The pooled analysis of 1479 population-based measurement studies covered more than 19 million participants over the 4 decades to 2015.

Globally, age-standardised prevalence of raised blood pressure decreased between 1975 and 2015 from 29.5% (95% credible interval, 24.2–35.0) to 24.1% (21.4–27.1) in men, and from 26.1% (21.7 –31.1) to 20.1% (17.8–22.5) in women. Raised blood pressure was defined as systolic blood pressure of 140 mmHg or higher, or diastolic blood pressure of 90 mmHg or higher.

“Although favourable trends continue in high-income and middle-income countries, and might also be happening in some middle-income regions, other low-income and middle-income regions are affected by rising, or at best stable but high, blood pressure,” the authors wrote.

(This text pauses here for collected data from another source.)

File: config.mk
export PLATFORM = sky130hd
export DESIGN_NAME = spinor_cmd_engine
export DESIGN_NICKNAME = d
export VERILOG_FILES = /design/src/rtl/spinor_pkg.sv /design/src/rtl/spinor_id_rom.sv /design/src/rtl/spinor_store.sv /design/src/rtl/spinor_cmd_fsm.sv /design/src/rtl/spinor_cmd_engine.sv
export SDC_FILE = /design/constraint.sdc
export NUM_CORES = 2
export LEC_CHECK = 0
export BUFFER_PORTS_ARGS = -buffer_cell sky130_fd_sc_hd__clkbuf_2
export CAP_MARGIN = 25
export CORE_MARGIN = 8
export CORE_UTILIZATION = 47
export DETAILED_ROUTE_END_ITERATION = 16
export GPL_ROUTABILITY_DRIVEN = 0
export PLACE_DENSITY_LB_ADDON = 0.3
export SYNTH_ARGS = -nofsm -noshare
export SYNTH_HDL_FRONTEND = slang
export SYNTH_SLANG_ARGS = --single-unit
File: constraint.sdc
create_clock -name clk -period 3.38 [get_ports clk]
set_input_delay 0.507 -clock clk [delete_from_list [all_inputs] [get_ports clk]]
set_output_delay 0.507 -clock clk [all_outputs]
set_load 0.01 [all_outputs]
File: src/rtl/spinor_pkg.sv
package spinor_pkg;

    typedef enum logic [2:0] {
        ST_IDLE,
        ST_ADDR,
        ST_DUMMY,
        ST_READ,
        ST_PROG,
        ST_IDOUT,
        ST_STAT,
        ST_ZERO
    } eng_state_t;

    localparam int ID_RSP_BYTES = 6;

    localparam logic [7:0] OPC_WR_EN      = 8'h06;
    localparam logic [7:0] OPC_WR_DIS     = 8'h04;
    localparam logic [7:0] OPC_STATUS     = 8'h05;
    localparam logic [7:0] OPC_IDENT      = 8'h9F;
    localparam logic [7:0] OPC_RD         = 8'h03;
    localparam logic [7:0] OPC_RD_W       = 8'h13;
    localparam logic [7:0] OPC_RD_FAST    = 8'h0B;
    localparam logic [7:0] OPC_RD_FAST_W  = 8'h0C;
    localparam logic [7:0] OPC_RD_X2      = 8'h3B;
    localparam logic [7:0] OPC_RD_X2_W    = 8'h3C;
    localparam logic [7:0] OPC_RD_X4      = 8'h6B;
    localparam logic [7:0] OPC_RD_X4_W    = 8'h6C;
    localparam logic [7:0] OPC_RD_IO2     = 8'hBB;
    localparam logic [7:0] OPC_RD_IO2_W   = 8'hBC;
    localparam logic [7:0] OPC_PROG       = 8'h02;
    localparam logic [7:0] OPC_PROG_W     = 8'h12;
    localparam logic [7:0] OPC_ERASE_ALL  = 8'hC7;
    localparam logic [7:0] OPC_ERASE_ALT  = 8'h60;
    localparam logic [7:0] OPC_RST_ARM    = 8'h66;
    localparam logic [7:0] OPC_RST_DO     = 8'h99;

    function automatic logic op_is_read(input logic [7:0] op);
        case (op)
            OPC_RD, OPC_RD_W, OPC_RD_FAST, OPC_RD_FAST_W, OPC_RD_X2, OPC_RD_X2_W,
            OPC_RD_X4, OPC_RD_X4_W, OPC_RD_IO2, OPC_RD_IO2_W: return 1'b1;
            default: return 1'b0;
        endcase
    endfunction

    function automatic logic op_is_prog(input logic [7:0] op);
        return (op == OPC_PROG) || (op == OPC_PROG_W);
    endfunction

    function automatic logic [2:0] op_addr_bytes(input logic [7:0] op);
        case (op)
            OPC_RD_W, OPC_RD_FAST_W, OPC_RD_X2_W, OPC_RD_X4_W,
            OPC_RD_IO2_W, OPC_PROG_W: return 3'd4;
            default: return 3'd3;
        endcase
    endfunction

    function automatic logic [1:0] op_dummy_bytes(input logic [7:0] op);
        case (op)
            OPC_RD_FAST, OPC_RD_FAST_W, OPC_RD_X2, OPC_RD_X2_W,
            OPC_RD_X4, OPC_RD_X4_W: return 2'd1;
            OPC_RD_IO2, OPC_RD_IO2_W: return 2'd2;
            default: return 2'd0;
        endcase
    endfunction

endpackage

File: src/rtl/spinor_id_rom.sv
module spinor_id_rom #(
    parameter int          ID_LEN  = 3,
    parameter logic [8*ID_LEN-1:0] ID_CODE = '0
) (
    output logic [8*spinor_pkg::ID_RSP_BYTES-1:0] id_flat
);
    localparam int NB = spinor_pkg::ID_RSP_BYTES;

    for (genvar j = 0; j < NB; j++) begin : g_byte
        if (j < ID_LEN) begin : g_code
            assign id_flat[8*j +: 8] = ID_CODE[8*(ID_LEN-1-j) +: 8];
        end else begin : g_pad
            assign id_flat[8*j +: 8] = 8'h00;
        end
    end
endmodule

File: src/rtl/spinor_store.sv
module spinor_store #(
    parameter int MEM_BYTES = 256,
    localparam int ADDR_W = $clog2(MEM_BYTES)
) (
    input  logic              clk,
    input  logic              rst,
    input  logic              erase_go,
    input  logic              wr_en,
    input  logic [ADDR_W-1:0] addr,
    input  logic [7:0]        wr_data,
    output logic [7:0]        rd_data
);
    logic [7:0] mem [MEM_BYTES];

    always_ff @(posedge clk) begin
        if (rst || erase_go) begin
            for (int i = 0; i < MEM_BYTES; i++) begin
                mem[i] <= 8'hFF;
            end
        end else if (wr_en) begin
            mem[addr] <= mem[addr] & wr_data;
        end
    end

    assign rd_data = mem[addr];
endmodule

File: src/rtl/spinor_cmd_fsm.sv
module spinor_cmd_fsm
    import spinor_pkg::*;
#(
    parameter int MEM_BYTES = 256,
    localparam int ADDR_W = $clog2(MEM_BYTES)
) (
    input  logic                     clk,
    input  logic                     rst,
    input  logic                     sel,
    input  logic                     byte_stb,
    input  logic [7:0]               tx_byte,
    input  logic [7:0]               rd_data,
    input  logic [8*ID_RSP_BYTES-1:0] id_flat,
    output logic [ADDR_W-1:0]        addr,
    output logic                     wr_en,
    output logic                     erase_go,
    output logic                     rsp_vld,
    output logic [7:0]               rsp_byte,
    output logic                     erase_rej,
    output eng_state_t               state,
    output logic                     wel
);
    eng_state_t        state_q;
    logic [7:0]        op_q;
    logic [ADDR_W-1:0] addr_q;
    logic [2:0]        cnt_q;
    logic              wel_q;
    logic              rst_arm_q;
    logic              take;
    logic              is_erase;

    assign take     = sel && byte_stb;
    assign is_erase = (tx_byte == OPC_ERASE_ALL) || (tx_byte == OPC_ERASE_ALT);
    assign addr     = addr_q;
    assign wr_en    = take && (state_q == ST_PROG);
    assign erase_go = take && (state_q == ST_IDLE) && is_erase && wel_q;
    assign state    = state_q;
    assign wel      = wel_q;

    always_ff @(posedge clk) begin
        if (rst) begin
            state_q   <= ST_IDLE;
            op_q      <= 8'h00;
            addr_q    <= '0;
            cnt_q     <= 3'd0;
            wel_q     <= 1'b0;
            rst_arm_q <= 1'b0;
            rsp_vld   <= 1'b0;
            rsp_byte  <= 8'h00;
            erase_rej <= 1'b0;
        end else begin
            rsp_vld   <= 1'b0;
            erase_rej <= 1'b0;
            if (!sel) begin
                state_q <= ST_IDLE;
                if (state_q == ST_PROG) wel_q <= 1'b0;
            end else if (byte_stb) begin
                rsp_vld  <= 1'b1;
                rsp_byte <= 8'h00;
                case (state_q)
                    ST_IDLE: begin
                        op_q      <= tx_byte;
                        rst_arm_q <= (tx_byte == OPC_RST_ARM);
                        if (tx_byte == OPC_WR_EN) begin
                            wel_q <= 1'b1;
                        end else if (tx_byte == OPC_WR_DIS) begin
                            wel_q <= 1'b0;
                        end else if (tx_byte == OPC_STATUS) begin
                            state_q <= ST_STAT;
                        end else if (tx_byte == OPC_IDENT) begin
                            state_q <= ST_IDOUT;
                            cnt_q   <= 3'd0;
                        end else if (is_erase) begin
                            if (wel_q) wel_q <= 1'b0;
                            else       erase_rej <= 1'b1;
                        end else if (tx_byte == OPC_RST_DO) begin
                            if (rst_arm_q) wel_q <= 1'b0;
                        end else if (tx_byte == OPC_RST_ARM) begin
                            state_q <= ST_IDLE;
                        end else if (op_is_read(tx_byte) || op_is_prog(tx_byte)) begin
                            state_q <= ST_ADDR;
                            cnt_q   <= op_addr_bytes(tx_byte) - 3'd1;
                            addr_q  <= '0;
                        end else begin
                            state_q <= ST_ZERO;
                        end
                    end
                    ST_ADDR: begin
                        addr_q <= ADDR_W'({addr_q, tx_byte});
                        if (cnt_q != 3'd0) begin
                            cnt_q <= cnt_q - 3'd1;
                        end else if (op_dummy_bytes(op_q) != 2'd0) begin
                            state_q <= ST_DUMMY;
                            cnt_q   <= {1'b0, op_dummy_bytes(op_q)} - 3'd1;
                        end else if (op_is_prog(op_q)) begin
                            state_q <= wel_q ? ST_PROG : ST_ZERO;
                        end else begin
                            state_q <= ST_READ;
                        end
                    end
                    ST_DUMMY: begin
                        if (cnt_q == 3'd0) state_q <= ST_READ;
                        else               cnt_q   <= cnt_q - 3'd1;
                    end
                    ST_READ: begin
                        rsp_byte <= rd_data;
                        addr_q   <= addr_q + ADDR_W'(1);
                    end
                    ST_PROG: begin
                        addr_q <= addr_q + ADDR_W'(1);
                    end
                    ST_IDOUT: begin
                        rsp_byte <= id_flat[8*cnt_q +: 8];
                        if (cnt_q == 3'(ID_RSP_BYTES - 1)) begin
                            state_q <= ST_IDLE;
                            cnt_q   <= 3'd0;
                        end else begin
                            cnt_q <= cnt_q + 3'd1;
                        end
                    end
                    ST_STAT: begin
                        rsp_byte <= {6'b0, wel_q, 1'b0};
                    end
                    default: begin
                        rsp_byte <= 8'h00;
                    end
                endcase
            end
        end
    end
endmodule

File: src/rtl/spinor_cmd_engine.sv
module spinor_cmd_engine
    import spinor_pkg::*;
#(
    parameter int                  MEM_BYTES = 256,
    parameter int                  ID_LEN    = 3,
    parameter logic [8*ID_LEN-1:0] ID_CODE   = 24'h5A3108
) (
    input  logic       clk,
    input  logic       rst,
    input  logic       sel,
    input  logic       byte_stb,
    input  logic [7:0] tx_byte,
    output logic       rsp_vld,
    output logic [7:0] rsp_byte,
    output logic       erase_rej
);
    localparam int ADDR_W = $clog2(MEM_BYTES);

    logic [8*ID_RSP_BYTES-1:0] id_flat;
    logic [ADDR_W-1:0]         addr;
    logic [7:0]                rd_data;
    logic                      wr_en;
    logic                      erase_go;
    logic                      wel;
    eng_state_t                state;

    spinor_id_rom #(.ID_LEN(ID_LEN), .ID_CODE(ID_CODE)) u_id (
        .id_flat (id_flat)
    );

    spinor_store #(.MEM_BYTES(MEM_BYTES)) u_store (
        .clk      (clk),
        .rst      (rst),
        .erase_go (erase_go),
        .wr_en    (wr_en),
        .addr     (addr),
        .wr_data  (tx_byte),
        .rd_data  (rd_data)
    );

    spinor_cmd_fsm #(.MEM_BYTES(MEM_BYTES)) u_fsm (
        .clk       (clk),
        .rst       (rst),
        .sel       (sel),
        .byte_stb  (byte_stb),
        .tx_byte   (tx_byte),
        .rd_data   (rd_data),
        .id_flat   (id_flat),
        .addr      (addr),
        .wr_en     (wr_en),
        .erase_go  (erase_go),
        .rsp_vld   (rsp_vld),
        .rsp_byte  (rsp_byte),
        .erase_rej (erase_rej),
        .state     (state),
        .wel       (wel)
    );
endmodule

==> results.md <==
- Count of placed standard cells in the final layout, fillers left out: 10130
- Post-route antenna net violation count: 0
- Initial Util: 0.472
- Count of mapped cells out of synthesis: 6645
- Crit path arrival time: 4.41 ns
- Port bufs: 21
- Max Freq: 261 MHz
- CTS tree: yes
- Share of layout cells above drive strength 1: 0.260
- Run status: finished, violations left
- Top-count cell post-synth: nand2_1
- Mapped Area: 92900 µm²
- HPWL after detailed placement: 185 mm
- Most used standard cells in the synthesized netlist: nand2_1 (2156), edfxtp_1 (2048), mux4_2 (497)
- Number of primary I/O pins: 22
- Power density over cell area: 492 nW/µm²
- Largest buffer count on any clock path: 3
- Share of power burned in the clock network: 0.422
- Number of synthesized flops with an enable pin: 2048
- Switch share: 0.224
- Clock Skews: 0.0354 ns
- Most common flop cell mapped by yosys: edfxtp_1
- Wire length reported by the detailed router: 283 mm
- Number of nets in the synthesized netlist: 6668
- Post-synthesis cell type count: 67
- Crit Path Class: flip-flop to flip-flop
- Setup repair after global routing missed its margin: true
- Area after DPL: 102000 µm²
- Part of the Yosys area used for sequential elements: 0.671
- Design internal power: 42400 µW
- Max rail drop VDD: 0.524 mV
- Logic gate share of total power: 0.059
- Post-DR vias/cell: 6.10
- Post-synthesis sequential element count: 2090
- Clock transition at the registers of the reported paths: 0.06 ns
- Via total after detailed routing: 61838
- Slew Limit Fails: 0
- # rows: 163
- Ys async rst share: 0
- Worst rel slew slack: 0.413
- Number of nets in the final layout: 7331
- Type of destination of the critical path: flip-flop
- Area growth from synthesis to layout: 19.6%
- MaxCap Viol Count: 0
- H-Tree Level Count: 4
- Syn. warnings: 0
- Share of the synthesized area in the top cell type: 0.662
- Slew at the pin closest to its max-slew limit: 0.877 ns
- Chip Width: 461 µm
- Leakage component of the power: 0.0277 µW
- Global-route usage over all layers: 0.258
- Final-layout fill cell count: 15305
- Global-route wire length before repair: 407 mm
- Die Height: 461 µm
- Setup slack, reg-to-reg: -0.45 ns
- Number of remaining DRC errors: 0
- Number of antenna violations at the first check in global routing: 3
- Clock buffer count from CTS: 207
- Design area: 111000 µm²
- Final period util: 1.13
- Routed wirelength normalized by instance count: 28.0 µm
- Worst EP required: 3.96 ns
- Clock tree sinks: 2090
- Part of the total power dissipated in sequential elements: 0.519
- Biggest area consumer among synthesized cells: edfxtp_1
- Area contributors post-synth: edfxtp_1 (66%), mux4_2 (12%), nand2_1 (8.7%)
- Avg Inst Size Synth: 14.0 µm²
- Shortest period the worst path allows: 3.83 ns
- Final setup slack of the worst path: -0.446 ns
- Number of iterations in the first detailed-routing pass: 7
- Crit path largest cell delay: 0.58 ns
- Kind of start point of the critical path: flip-flop
- Family with the most delay on the worst path: multiplexers
- Number of global-route vias before repair: 60460
- Initial DRC Count: 8415
- Total grt overflow: 0
- Largest fanout of any net on the critical path: 15
- Buffering stage count on the worst path with inverters included: 7
- Class of the tightest hold or removal check: primary input to flip-flop
- Core area: 197000 µm²
- Master of the slowest instance on the critical path: mux4_2
- Final Setup Violations: 2048
- Failing checks: negative setup slack
- Cell Count Post-Placement: 9632
- Skew-Pair Late Insertion Delay: 0.87 ns
- Total Die Area: 212000 µm²
- Total net switching power: 12200 µW
- Number of hold violations in the final report: 0
- End-of-flow core utilization: 0.564
- Placement-stage worst setup slack: -0.503 ns
- Maximum number of pins on one net before global-route repair: 101
- Worst-path cell chain: buf_12 -> buf_16 -> buf_16 -> mux4_2 -> mux4_2 -> a22oi_2 -> nand3_1 -> o21a_1 -> nand4_1 -> buf_4 -> buf_12 -> buf_8 -> clkbuf_16 -> nand2_2
- Clock root cell: clkbuf_16
[registers in the layout, summed over array words and instances, names as in the netlist, named ones only]
signal / flops
u_fsm.addr: 8
u_fsm.cnt_q: 3
u_fsm.erase_rej: 1
u_fsm.op_q: 8
u_fsm.rsp_byte: 8
u_fsm.rsp_vld: 1
u_fsm.rst_arm_q: 1
u_fsm.state: 3
u_fsm.wel: 1
u_store.mem: 2048
[area by class of cell]
cell class	count	area [µm²]	area share
antenna	4	10.0	0.0000901
sequential	2090	62400	0.561
timing repair buffer	1002	10500	0.0947
tap	2640	3300	0.0297
inverter	14	55.1	0.000496
multi-input combinational	3993	28100	0.253
clock inverter	138	1330	0.0120
clock buffer	249	5390	0.0485
[power groups by stage]
stage                     registers [µW]  logic [µW]  clock network, µW
after floorplan                    28900        1450                  0
after global placement             28900        2750                  0
after detailed placement           28900        2790                  0
after CTS                          28400        3080              23200
after global routing               28400        3370              24200
final                              28400        3240              23100
[per-layer routing]
metal | vias to the layer above | global-route usage | share of wire
met3 | 661 | 0.0598 | 0.11
met4 | 4 | 0.113 | 0.051
met5 | - | 0 | 0.00016
met2 | 3896 | 0.405 | 0.46
met1 | 31335 | 0.348 | 0.37
li1 | 25942 | - | -
[metrics by stage]
step | TNS, ns | power, µW | hold WS, ns
3_3_place_gp | -658.85 | 31700 | 0.455
2_1_floorplan | 0 | 30400 | 0.437
3_5_place_dp | -681.94 | 31700 | 0.451
6_report | -589.72 | 54700 | 0.0975
4_1_cts | -440.74 | 54600 | 0.0279
5_1_grt | -603.98 | 55900 | 0.0886
[final timing paths]
path	cells after the start	end	startpoint
setup / recovery	14	u_store.mem[194][2]$_SDFFCE_PN1P_	flip-flop
hold / removal	3	u_fsm.op_q[3]$_SDFFE_PP0P_	tx_byte[3]
setup reg to reg	14	u_store.mem[194][2]$_SDFFCE_PN1P_	flip-flop
hold reg to reg	2	u_fsm.rst_arm_q$_SDFFE_PP0P_	u_fsm.rst_arm_q$_SDFFE_PP0P_
[cell usage in the layout (no fill, tap or decap), drive strengths merged, types with 15 or more instances in the layout]
| master | synthesis | layout |
|---|---|---|
| clkbuf | 194 | 282 |
| edfxtp | 2048 | 2048 |
| clkinv | 0 | 101 |
| inv | 14 | 25 |
| a21oi | 33 | 33 |
| nor2b | 41 | 41 |
| o21ai | 298 | 298 |
| nand2b | 24 | 24 |
| nand3 | 54 | 54 |
| a22oi | 53 | 53 |
| bufinv | 0 | 19 |
| nor2 | 330 | 330 |
| mux2i | 133 | 133 |
| mux2 | 37 | 37 |
| dfxtp | 42 | 42 |
| buf | 354 | 960 |
| nor3 | 22 | 22 |
| o22ai | 59 | 59 |
| a211oi | 42 | 42 |
| a211o | 15 | 15 |
| mux4 | 497 | 497 |
| nand2 | 2156 | 2156 |
[worst min-delay path, cell delays in order]
cell	delay (ns)
clkbuf_2	0.22
nand2_1	0.11
a21oi_1	0.05
[kinds of logic after synthesis]
group | share of synthesized area
xor gates and xnor gates | 0.000377
adders and majority gates | 0.00148
muxes | 0.139
and+or+nand+nor | 0.115
AOI/OAI and AO/OA | 0.0412
buffers and inverters | 0.0321
DFF | 0.671
[timing repair]
action,in CTS,in global routing
cloned,22,12
pin swaps,12,25
endpoints found under the hold margin,3,0
gates resized for setup,104,108
setup buffers,45,31
endpoints found under the setup margin,2052,2052
hold buffers,1,0
Note: power is estimated with default switching activity, not from simulation.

The researchers found that the number of adults worldwide with raised blood pressure increased from 594 million in 1975, to 1.13 billion in 2015, with the increase largely in low- and middle-income countries. They said that the global increase in the number of adults with raised blood pressure was a net effect of population growth and ageing, while the decrease was due to declining age-specific prevalence.

In 1975, Australia ranked 135th in the world with an age-standardised prevalence of raised blood pressure of 31.5%, and in 2015 this had fallen to 12.3%, giving Australia the sixth lowest prevalence of high blood pressure globally.

Professor Nelson said that much of the downward trend in Australia could be attributed to a general reduction in blood pressure on a population basis, as well as improved recognition and treatment.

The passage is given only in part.